=== Begin Enclosure ===
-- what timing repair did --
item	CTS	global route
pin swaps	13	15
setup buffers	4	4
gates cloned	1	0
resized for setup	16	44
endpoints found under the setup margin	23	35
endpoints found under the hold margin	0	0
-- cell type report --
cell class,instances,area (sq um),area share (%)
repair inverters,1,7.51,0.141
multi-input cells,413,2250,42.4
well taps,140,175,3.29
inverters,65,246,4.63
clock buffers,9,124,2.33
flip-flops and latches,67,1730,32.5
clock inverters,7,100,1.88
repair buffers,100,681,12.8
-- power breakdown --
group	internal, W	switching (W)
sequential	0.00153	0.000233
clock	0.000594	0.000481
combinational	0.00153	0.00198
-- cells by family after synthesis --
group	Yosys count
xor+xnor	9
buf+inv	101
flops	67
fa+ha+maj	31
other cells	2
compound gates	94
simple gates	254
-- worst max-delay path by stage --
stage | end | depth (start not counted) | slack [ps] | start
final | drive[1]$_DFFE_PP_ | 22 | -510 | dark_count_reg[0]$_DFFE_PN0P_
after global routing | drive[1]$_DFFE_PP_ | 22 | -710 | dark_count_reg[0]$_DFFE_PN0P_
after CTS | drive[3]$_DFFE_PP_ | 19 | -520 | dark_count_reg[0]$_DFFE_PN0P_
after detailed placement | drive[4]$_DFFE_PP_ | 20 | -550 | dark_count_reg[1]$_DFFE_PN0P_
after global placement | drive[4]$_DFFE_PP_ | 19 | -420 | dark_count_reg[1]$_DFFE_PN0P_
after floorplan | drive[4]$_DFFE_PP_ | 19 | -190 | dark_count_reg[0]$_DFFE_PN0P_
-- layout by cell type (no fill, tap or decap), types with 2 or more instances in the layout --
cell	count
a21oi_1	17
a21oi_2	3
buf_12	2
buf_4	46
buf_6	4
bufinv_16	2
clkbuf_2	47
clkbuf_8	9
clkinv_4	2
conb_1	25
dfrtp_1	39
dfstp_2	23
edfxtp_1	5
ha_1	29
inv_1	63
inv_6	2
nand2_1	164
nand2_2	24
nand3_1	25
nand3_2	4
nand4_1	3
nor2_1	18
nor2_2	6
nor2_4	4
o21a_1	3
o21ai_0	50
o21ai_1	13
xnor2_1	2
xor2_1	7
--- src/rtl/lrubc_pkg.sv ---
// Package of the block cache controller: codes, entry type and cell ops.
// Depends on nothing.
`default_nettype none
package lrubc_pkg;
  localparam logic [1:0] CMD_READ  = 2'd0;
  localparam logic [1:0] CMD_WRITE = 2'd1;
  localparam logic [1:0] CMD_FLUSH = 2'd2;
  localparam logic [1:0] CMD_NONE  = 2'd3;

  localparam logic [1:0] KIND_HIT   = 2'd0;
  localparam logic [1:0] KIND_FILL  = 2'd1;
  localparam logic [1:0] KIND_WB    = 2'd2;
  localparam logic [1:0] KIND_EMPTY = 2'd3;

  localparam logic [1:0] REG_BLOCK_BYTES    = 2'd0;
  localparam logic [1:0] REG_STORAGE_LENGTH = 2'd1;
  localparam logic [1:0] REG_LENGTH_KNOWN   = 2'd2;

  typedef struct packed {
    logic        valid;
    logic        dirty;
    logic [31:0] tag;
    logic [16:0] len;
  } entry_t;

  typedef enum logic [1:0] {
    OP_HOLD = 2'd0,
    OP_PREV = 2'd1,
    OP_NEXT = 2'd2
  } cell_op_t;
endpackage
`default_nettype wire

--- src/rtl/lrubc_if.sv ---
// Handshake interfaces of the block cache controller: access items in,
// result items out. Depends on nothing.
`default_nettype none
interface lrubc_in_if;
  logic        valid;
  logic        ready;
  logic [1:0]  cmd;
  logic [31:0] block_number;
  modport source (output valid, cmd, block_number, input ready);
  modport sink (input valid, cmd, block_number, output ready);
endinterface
=== End Enclosure ===
=== Begin Enclosure ===
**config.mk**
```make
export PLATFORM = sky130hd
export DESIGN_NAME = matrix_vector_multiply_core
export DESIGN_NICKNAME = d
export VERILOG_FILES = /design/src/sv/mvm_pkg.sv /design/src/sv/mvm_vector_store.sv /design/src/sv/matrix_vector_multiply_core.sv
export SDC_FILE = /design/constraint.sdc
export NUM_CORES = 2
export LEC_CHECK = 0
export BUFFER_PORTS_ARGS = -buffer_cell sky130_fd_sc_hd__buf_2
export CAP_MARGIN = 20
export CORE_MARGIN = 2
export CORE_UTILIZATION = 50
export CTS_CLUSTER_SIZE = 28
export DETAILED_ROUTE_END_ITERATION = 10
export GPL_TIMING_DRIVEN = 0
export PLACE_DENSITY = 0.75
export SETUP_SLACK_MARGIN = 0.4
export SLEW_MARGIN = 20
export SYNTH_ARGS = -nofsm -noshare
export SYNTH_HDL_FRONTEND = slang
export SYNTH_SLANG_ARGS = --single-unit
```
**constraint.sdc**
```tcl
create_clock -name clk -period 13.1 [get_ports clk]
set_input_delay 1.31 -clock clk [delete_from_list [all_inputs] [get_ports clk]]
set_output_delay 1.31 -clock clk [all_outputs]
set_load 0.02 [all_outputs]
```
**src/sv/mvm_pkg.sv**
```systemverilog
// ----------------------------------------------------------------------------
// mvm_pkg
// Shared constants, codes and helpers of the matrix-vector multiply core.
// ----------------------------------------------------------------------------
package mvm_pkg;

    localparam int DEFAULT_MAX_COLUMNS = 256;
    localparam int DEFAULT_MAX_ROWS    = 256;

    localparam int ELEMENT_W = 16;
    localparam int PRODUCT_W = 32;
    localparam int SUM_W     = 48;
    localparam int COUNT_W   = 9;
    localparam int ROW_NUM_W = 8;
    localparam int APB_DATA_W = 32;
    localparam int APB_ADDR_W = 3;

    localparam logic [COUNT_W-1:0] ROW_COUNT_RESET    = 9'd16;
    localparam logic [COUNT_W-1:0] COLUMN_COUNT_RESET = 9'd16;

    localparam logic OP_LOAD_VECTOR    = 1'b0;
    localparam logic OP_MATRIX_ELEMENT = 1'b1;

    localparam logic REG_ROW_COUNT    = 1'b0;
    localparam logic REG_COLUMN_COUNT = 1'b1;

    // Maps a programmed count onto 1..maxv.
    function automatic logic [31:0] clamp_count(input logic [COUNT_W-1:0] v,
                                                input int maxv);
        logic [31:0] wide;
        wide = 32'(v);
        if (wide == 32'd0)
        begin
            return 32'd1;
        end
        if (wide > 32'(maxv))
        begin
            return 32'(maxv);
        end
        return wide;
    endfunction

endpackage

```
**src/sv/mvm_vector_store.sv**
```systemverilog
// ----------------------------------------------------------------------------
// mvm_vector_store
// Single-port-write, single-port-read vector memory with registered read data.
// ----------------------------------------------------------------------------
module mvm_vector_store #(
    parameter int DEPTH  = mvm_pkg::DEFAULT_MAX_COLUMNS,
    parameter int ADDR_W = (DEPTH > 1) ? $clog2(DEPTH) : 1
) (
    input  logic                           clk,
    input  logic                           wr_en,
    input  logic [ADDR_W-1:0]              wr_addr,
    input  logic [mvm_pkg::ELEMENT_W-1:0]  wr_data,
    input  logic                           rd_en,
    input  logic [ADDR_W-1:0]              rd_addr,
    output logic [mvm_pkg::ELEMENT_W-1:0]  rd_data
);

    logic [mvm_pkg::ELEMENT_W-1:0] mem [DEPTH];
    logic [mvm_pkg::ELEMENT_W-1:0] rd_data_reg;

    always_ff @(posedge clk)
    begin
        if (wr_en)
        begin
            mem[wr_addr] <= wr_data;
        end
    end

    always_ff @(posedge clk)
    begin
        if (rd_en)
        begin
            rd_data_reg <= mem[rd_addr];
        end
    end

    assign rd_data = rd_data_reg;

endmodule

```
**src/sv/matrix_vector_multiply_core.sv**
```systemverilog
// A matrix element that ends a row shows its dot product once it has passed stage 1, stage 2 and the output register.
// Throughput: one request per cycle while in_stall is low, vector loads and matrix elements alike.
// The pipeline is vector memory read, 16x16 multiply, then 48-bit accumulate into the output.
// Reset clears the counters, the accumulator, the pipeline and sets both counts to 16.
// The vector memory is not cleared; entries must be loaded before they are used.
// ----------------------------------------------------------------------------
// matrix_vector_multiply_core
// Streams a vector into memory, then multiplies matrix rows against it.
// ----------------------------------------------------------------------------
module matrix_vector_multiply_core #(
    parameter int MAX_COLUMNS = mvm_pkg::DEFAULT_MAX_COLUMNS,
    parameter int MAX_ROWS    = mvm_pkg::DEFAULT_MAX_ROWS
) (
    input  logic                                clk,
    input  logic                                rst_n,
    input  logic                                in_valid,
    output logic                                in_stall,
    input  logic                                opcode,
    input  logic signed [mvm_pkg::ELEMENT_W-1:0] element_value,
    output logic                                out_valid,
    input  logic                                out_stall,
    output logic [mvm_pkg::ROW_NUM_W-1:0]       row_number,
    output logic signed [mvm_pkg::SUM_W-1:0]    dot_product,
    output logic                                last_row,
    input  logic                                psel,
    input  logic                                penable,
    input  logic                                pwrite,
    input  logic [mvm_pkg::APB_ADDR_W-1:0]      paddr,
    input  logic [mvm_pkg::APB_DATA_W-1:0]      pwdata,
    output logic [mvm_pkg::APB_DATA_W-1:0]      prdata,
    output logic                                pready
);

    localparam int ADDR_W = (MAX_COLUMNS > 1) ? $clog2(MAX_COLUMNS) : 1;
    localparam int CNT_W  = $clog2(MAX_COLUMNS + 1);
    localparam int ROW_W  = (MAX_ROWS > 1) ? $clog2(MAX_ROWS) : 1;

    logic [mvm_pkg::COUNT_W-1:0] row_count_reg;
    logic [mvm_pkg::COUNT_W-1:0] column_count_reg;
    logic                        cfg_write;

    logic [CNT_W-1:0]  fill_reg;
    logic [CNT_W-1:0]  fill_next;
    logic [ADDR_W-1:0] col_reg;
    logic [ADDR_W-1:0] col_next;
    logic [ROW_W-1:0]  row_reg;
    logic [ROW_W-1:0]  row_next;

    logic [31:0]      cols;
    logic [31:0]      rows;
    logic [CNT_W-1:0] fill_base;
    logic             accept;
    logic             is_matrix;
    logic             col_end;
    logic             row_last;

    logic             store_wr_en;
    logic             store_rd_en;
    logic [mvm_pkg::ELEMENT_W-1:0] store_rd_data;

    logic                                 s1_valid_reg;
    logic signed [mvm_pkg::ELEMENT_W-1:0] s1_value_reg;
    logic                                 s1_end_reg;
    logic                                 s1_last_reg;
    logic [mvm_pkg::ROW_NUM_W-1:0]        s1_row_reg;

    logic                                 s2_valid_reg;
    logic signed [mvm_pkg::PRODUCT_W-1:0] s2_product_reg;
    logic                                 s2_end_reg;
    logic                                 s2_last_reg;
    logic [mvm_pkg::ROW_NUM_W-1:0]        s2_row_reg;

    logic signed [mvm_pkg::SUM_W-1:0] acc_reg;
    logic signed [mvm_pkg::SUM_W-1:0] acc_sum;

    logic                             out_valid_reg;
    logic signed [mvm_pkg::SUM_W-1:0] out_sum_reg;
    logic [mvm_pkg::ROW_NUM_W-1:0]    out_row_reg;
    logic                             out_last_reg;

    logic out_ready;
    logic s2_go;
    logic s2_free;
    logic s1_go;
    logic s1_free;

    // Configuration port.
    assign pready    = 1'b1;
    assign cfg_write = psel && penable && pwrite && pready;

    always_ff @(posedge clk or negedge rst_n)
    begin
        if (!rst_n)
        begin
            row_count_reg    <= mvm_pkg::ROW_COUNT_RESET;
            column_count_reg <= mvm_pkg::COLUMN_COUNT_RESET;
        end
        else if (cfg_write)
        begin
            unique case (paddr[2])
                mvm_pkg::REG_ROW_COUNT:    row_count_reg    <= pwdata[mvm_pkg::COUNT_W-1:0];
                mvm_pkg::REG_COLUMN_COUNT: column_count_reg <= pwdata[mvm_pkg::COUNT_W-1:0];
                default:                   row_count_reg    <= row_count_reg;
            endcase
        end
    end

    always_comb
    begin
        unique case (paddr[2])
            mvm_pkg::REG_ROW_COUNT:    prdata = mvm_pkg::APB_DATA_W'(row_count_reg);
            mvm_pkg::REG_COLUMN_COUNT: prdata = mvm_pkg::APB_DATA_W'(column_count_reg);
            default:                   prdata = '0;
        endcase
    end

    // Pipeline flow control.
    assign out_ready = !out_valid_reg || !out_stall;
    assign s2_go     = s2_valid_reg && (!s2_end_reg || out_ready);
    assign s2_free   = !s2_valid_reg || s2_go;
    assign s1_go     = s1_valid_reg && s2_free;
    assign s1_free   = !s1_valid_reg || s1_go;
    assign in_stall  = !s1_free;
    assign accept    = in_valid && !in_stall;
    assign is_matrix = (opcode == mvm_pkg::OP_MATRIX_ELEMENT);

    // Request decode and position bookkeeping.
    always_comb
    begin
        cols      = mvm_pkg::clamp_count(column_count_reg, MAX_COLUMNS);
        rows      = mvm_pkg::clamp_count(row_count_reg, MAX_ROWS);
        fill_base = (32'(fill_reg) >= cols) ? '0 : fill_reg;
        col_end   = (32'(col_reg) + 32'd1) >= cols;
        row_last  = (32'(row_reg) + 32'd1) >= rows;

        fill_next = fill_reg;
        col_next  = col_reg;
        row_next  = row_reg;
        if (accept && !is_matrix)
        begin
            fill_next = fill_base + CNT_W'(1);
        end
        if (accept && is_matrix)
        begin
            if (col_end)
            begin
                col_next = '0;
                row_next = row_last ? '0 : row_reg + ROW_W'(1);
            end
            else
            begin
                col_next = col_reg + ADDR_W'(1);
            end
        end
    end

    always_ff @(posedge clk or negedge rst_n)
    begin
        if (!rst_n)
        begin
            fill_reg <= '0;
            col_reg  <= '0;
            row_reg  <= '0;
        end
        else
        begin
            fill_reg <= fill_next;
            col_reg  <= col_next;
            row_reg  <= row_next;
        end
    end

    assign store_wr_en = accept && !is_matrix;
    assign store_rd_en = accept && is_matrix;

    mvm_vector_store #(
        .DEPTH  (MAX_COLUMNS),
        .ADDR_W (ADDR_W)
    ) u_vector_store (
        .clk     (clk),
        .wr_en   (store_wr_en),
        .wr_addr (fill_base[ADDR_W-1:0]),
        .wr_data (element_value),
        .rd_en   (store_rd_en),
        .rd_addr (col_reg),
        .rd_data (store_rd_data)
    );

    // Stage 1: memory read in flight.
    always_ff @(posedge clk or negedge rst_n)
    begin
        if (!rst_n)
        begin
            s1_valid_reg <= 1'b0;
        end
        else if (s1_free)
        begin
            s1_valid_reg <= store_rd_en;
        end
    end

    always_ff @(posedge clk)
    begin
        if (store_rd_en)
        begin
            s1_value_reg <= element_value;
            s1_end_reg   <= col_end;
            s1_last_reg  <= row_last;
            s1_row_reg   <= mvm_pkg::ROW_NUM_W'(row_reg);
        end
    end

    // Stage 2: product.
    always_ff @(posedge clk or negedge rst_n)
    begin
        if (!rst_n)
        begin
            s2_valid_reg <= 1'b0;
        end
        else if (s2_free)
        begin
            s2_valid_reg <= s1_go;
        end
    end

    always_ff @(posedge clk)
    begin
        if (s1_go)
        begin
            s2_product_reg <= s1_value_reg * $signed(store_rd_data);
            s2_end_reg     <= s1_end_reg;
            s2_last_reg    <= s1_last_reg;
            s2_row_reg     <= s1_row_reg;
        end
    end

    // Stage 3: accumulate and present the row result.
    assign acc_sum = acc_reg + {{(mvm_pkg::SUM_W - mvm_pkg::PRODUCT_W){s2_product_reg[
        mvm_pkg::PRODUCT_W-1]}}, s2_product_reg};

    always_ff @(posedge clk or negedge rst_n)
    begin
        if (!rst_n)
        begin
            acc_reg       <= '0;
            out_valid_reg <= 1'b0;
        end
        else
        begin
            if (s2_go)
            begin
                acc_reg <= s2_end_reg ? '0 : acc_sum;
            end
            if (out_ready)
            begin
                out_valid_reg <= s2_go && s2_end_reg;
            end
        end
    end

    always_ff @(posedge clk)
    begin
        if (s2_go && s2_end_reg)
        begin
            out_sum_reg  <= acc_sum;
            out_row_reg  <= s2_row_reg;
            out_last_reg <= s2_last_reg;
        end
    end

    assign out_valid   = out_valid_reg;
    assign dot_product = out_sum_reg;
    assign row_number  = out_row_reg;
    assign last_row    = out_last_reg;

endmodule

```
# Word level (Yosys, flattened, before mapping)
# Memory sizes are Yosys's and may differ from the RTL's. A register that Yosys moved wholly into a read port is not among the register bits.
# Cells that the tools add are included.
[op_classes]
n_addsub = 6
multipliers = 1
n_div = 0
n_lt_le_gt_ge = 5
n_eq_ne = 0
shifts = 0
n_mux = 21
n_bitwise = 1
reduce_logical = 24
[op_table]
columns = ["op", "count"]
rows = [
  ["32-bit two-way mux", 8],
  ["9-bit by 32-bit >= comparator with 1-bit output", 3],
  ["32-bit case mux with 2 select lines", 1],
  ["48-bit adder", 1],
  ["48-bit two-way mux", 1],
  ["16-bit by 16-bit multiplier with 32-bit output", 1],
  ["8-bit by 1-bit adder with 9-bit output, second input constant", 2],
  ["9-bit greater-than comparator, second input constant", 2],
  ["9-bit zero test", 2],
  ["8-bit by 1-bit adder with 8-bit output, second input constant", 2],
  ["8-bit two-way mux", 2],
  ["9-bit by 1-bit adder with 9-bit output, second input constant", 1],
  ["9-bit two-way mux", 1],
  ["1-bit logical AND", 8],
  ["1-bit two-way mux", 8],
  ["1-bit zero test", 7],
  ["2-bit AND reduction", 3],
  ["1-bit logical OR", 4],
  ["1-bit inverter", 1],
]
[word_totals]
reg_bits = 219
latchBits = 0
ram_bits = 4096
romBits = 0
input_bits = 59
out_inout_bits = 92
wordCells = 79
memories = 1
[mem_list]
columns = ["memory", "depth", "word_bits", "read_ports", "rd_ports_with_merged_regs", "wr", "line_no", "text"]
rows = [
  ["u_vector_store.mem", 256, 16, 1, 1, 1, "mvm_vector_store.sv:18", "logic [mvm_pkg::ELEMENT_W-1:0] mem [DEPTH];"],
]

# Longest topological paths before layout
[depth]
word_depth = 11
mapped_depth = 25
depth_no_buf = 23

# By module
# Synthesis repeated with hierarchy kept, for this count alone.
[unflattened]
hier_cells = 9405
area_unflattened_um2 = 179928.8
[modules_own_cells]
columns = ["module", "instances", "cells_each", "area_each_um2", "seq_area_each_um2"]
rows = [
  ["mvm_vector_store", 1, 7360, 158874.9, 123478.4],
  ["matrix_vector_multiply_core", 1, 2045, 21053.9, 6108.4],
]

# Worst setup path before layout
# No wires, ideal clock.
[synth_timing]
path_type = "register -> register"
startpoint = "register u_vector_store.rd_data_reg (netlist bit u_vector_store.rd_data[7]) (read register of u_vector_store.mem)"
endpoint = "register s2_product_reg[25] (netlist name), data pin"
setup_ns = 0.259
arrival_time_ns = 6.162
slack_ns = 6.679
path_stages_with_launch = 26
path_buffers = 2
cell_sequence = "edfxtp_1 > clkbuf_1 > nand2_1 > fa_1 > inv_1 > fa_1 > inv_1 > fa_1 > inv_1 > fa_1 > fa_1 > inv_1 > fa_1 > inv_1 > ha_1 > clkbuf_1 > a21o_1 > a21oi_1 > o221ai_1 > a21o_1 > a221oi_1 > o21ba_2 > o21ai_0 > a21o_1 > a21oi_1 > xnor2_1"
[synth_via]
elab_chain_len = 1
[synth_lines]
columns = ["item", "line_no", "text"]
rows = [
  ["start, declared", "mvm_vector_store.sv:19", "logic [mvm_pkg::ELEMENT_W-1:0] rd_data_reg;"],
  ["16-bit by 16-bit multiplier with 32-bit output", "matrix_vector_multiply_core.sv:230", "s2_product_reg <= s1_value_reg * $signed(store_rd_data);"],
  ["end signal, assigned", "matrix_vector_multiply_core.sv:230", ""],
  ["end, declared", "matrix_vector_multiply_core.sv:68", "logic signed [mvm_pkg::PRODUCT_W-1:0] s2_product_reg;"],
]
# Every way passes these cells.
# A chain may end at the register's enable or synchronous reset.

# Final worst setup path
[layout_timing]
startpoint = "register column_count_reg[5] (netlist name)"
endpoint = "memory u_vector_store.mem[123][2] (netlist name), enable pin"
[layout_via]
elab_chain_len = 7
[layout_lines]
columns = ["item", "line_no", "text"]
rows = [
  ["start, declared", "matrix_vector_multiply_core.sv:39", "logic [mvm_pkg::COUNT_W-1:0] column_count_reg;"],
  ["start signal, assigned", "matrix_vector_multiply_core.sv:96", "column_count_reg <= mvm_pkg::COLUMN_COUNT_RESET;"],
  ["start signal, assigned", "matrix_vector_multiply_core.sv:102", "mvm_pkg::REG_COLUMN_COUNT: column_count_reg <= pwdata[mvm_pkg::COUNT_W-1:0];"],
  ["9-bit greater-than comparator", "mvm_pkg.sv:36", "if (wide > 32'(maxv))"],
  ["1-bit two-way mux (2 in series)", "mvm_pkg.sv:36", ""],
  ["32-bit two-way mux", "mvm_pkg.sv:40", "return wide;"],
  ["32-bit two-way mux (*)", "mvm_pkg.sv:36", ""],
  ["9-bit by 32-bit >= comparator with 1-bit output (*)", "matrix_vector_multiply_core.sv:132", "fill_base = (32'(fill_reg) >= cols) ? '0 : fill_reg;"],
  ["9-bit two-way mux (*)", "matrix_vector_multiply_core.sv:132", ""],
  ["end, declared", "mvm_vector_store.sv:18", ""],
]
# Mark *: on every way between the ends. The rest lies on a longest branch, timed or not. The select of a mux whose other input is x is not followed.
=== End Enclosure ===
*Your instructions*
Print the lines above from the one with "-- power breakdown" through the one with "after floorplan |", both included, exactly as written and nothing more.

*Solution*
-- power breakdown --
group	internal, W	switching (W)
sequential	0.00153	0.000233
clock	0.000594	0.000481
combinational	0.00153	0.00198
-- cells by family after synthesis --
group	Yosys count
xor+xnor	9
buf+inv	101
flops	67
fa+ha+maj	31
other cells	2
compound gates	94
simple gates	254
-- worst max-delay path by stage --
stage | end | depth (start not counted) | slack [ps] | start
final | drive[1]$_DFFE_PP_ | 22 | -510 | dark_count_reg[0]$_DFFE_PN0P_
after global routing | drive[1]$_DFFE_PP_ | 22 | -710 | dark_count_reg[0]$_DFFE_PN0P_
after CTS | drive[3]$_DFFE_PP_ | 19 | -520 | dark_count_reg[0]$_DFFE_PN0P_
after detailed placement | drive[4]$_DFFE_PP_ | 20 | -550 | dark_count_reg[1]$_DFFE_PN0P_
after global placement | drive[4]$_DFFE_PP_ | 19 | -420 | dark_count_reg[1]$_DFFE_PN0P_
after floorplan | drive[4]$_DFFE_PP_ | 19 | -190 | dark_count_reg[0]$_DFFE_PN0P_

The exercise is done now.